Werkneemster/werkgeefster
Rechtbank Midden-Nederland (Locatie Utrecht), 4 oktober 2024
ECLI:NL:RBMNE:2024:5704
Werkneemster kinderdagverblijf op staande voet ontslagen wegens schreeuwen tegen kinderen, mishandeling en het pesten van collega’s. Ontslag op staande voet vernietigd. Wel ontbinding op g-grond. Toekenning transitievergoeding en billijke vergoeding van € 10.000.

Feiten

Werkneemster is sinds 1 oktober 2022 bij werkgeefster in dienst al als pedagogisch medewerkster tegen een salaris van € 3.130,12 bruto per maand exclusief emolumenten. Per 6 mei 2024 is werkneemster deels arbeidsongeschikt wegens zwangerschap en vanaf 3 juni 2024 is zij volledig arbeidsongeschikt. De bedrijfsarts heeft op 4 juli 2024 verklaard dat zij niet inzetbaar is tot het begin van haar zwangerschapsverlof op 14 augustus 2024. Werkgeefster heeft eerder diverse misstanden in de werkgroep van werkneemster geconstateerd, waaronder schreeuwen tegen kinderen, mishandeling (bijv. vastbinden met tape), en pesten van collega’s. Verder zou werkneemster op 10 juli 2024 zonder toestemming van werkgeefster op een concurrerend kinderdagverblijf hebben gewerkt terwijl zij ziek was. Werkgeefster heeft per e-mail van 11 juli 2024 aan werkneemster laten weten dat zij over voornoemde gedragingen met haar in gesprek wilde. Het gesprek is gepland op 16 juli 2024. Na dit gesprek is werkneemster op 17 juli 2024 per e-mail op staande voet ontslagen wegens illegale werkzaamheden tijdens ziekte, en onacceptabel gedrag en werkhouding, waaronder misbruik jegens kinderen (zoals schreeuwen en het vastbinden van kinderen met tape). Werkneemster verzoekt vernietiging van het ontslag dan wel toekenning van vergoedingen, waaronder een billijke vergoeding. Werkgeefster heeft een tegenverzoek tot voorwaardelijke ontbinding ingediend.

Oordeel

De kantonrechter oordeelt als volgt. Werkneemster erkent dat zij op 10 juli 2024 aanwezig was bij een concurrerend kinderdagverblijf om sfeer te proeven, maar betwist dat zij werkzaamheden heeft verricht. Zij ondersteunt dit met een verklaring van de directeur-eigenaar van het kinderdagverblijf. Werkgeefster heeft onvoldoende onvoldoende bewezen dat werkneemster daar werkzaamheden heeft verricht. Haar aanwezigheid alleen levert geen dringende reden. De gedragingen die werkgeefster aanvoert (zoals schreeuwen, schoppen en het vastbinden van kinderen) zijn al besproken in februari 2024 en hebben toen geen arbeidsrechtelijke consequenties gehad. Deze gedragingen kunnen daarom niet opnieuw als dringende reden voor ontslag dienen. Een nieuw verwijt betreft het dichtplakken van de mond van een kind met schilderstape in de aanwezigheid van werkneemster. Dit wordt door werkneemster betwist. Omdat werkgeefster onvoldoende bewijs levert dat werkneemster aanwezig was of hiervan op de hoogte was, staat deze gedraging niet vast. Daarmee is de dringende reden niet voldoende bewezen en houdt het ontslag op staande voet geen stand.

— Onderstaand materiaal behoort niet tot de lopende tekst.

<file path="config.mk">
export PLATFORM = sky130hd
export DESIGN_NAME = chip_mid_ted
export DESIGN_NICKNAME = d
export VERILOG_FILES = /design/src/rtl/chip_mid_ted_pkg.sv /design/src/rtl/ted_phase_ctr.sv /design/src/rtl/ted_inphase_acc.sv /design/src/rtl/ted_error_acc.sv /design/src/rtl/chip_mid_ted.sv
export SDC_FILE = /design/constraint.sdc
export NUM_CORES = 1
export LEC_CHECK = 0
export ABC_AREA = 1
export BUFFER_PORTS_ARGS = -buffer_cell sky130_fd_sc_hd__buf_4
export CAP_MARGIN = 20
export CORE_MARGIN = 1.5
export CORE_UTILIZATION = 52
export DETAILED_ROUTE_END_ITERATION = 10
export HOLD_SLACK_MARGIN = 0.08
export PLACE_DENSITY = 0.85
export REMOVE_ABC_BUFFERS = 1
export SYNTH_ARGS = -nofsm -noshare
export SYNTH_HDL_FRONTEND = slang
export SYNTH_HIERARCHICAL = 1
export SYNTH_SLANG_ARGS = --single-unit
</file>
<file path="constraint.sdc">
create_clock -name clk -period 3.3 [get_ports clk]
set_input_delay 0.66 -clock clk [delete_from_list [all_inputs] [get_ports clk]]
set_output_delay 0.66 -clock clk [all_outputs]
set_load 0.02 [all_outputs]
</file>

Het voorwaardelijk ontbindingsverzoek van werkgeefster is gestoeld op primair (ernstig) verwijtbaar handelen van werkneemster, en subsidiair op een ernstig en duurzaam verstoorde arbeidsverhouding. Omdat de aan het ontslag ten grondslag gelegde gedragingen onvoldoende vast zijn komen te staan kan de arbeidsovereenkomst ook niet worden ontbonden op grond van (ernstig) verwijtbaar handelen van werkneemster. Wel zal de arbeidsovereenkomst worden ontbonden op grond van een ernstig en duurzaam verstoorde arbeidsverhouding omdat op basis van de processtukken alsmede het ter zitting verhandelde duidelijk is geworden dat de verstoring ernstig en duurzaam onherstelbaar is. Herplaatsing ligt gezien de ernstige verstoring niet in de rede.

Vergoedingen

Omdat het einde van de arbeidsovereenkomst niet het gevolg is van ernstig verwijtbaar handelen van werkneemster, heeft zij recht op de wettelijke transitievergoeding. Omdat werkgeefster ernstig verwijtbaar heeft gehandeld door werkneemster zonder dringende reden op staande voet te ontslaan heeft werkneemster recht op een billijke vergoeding. De kantonrechter acht het aannemelijk dat het dienstverband, als het ontslag op staande voet niet had plaatsgevonden, uiterlijk tot 1 april 2025 zou hebben voortgeduurd. Gezien de ontbinding van de arbeidsovereenkomst per 1 januari 2025 en doorbetaling tot die datum, wordt de billijke vergoeding bepaald op drie maandsalarissen, afgerond € 10.000 bruto.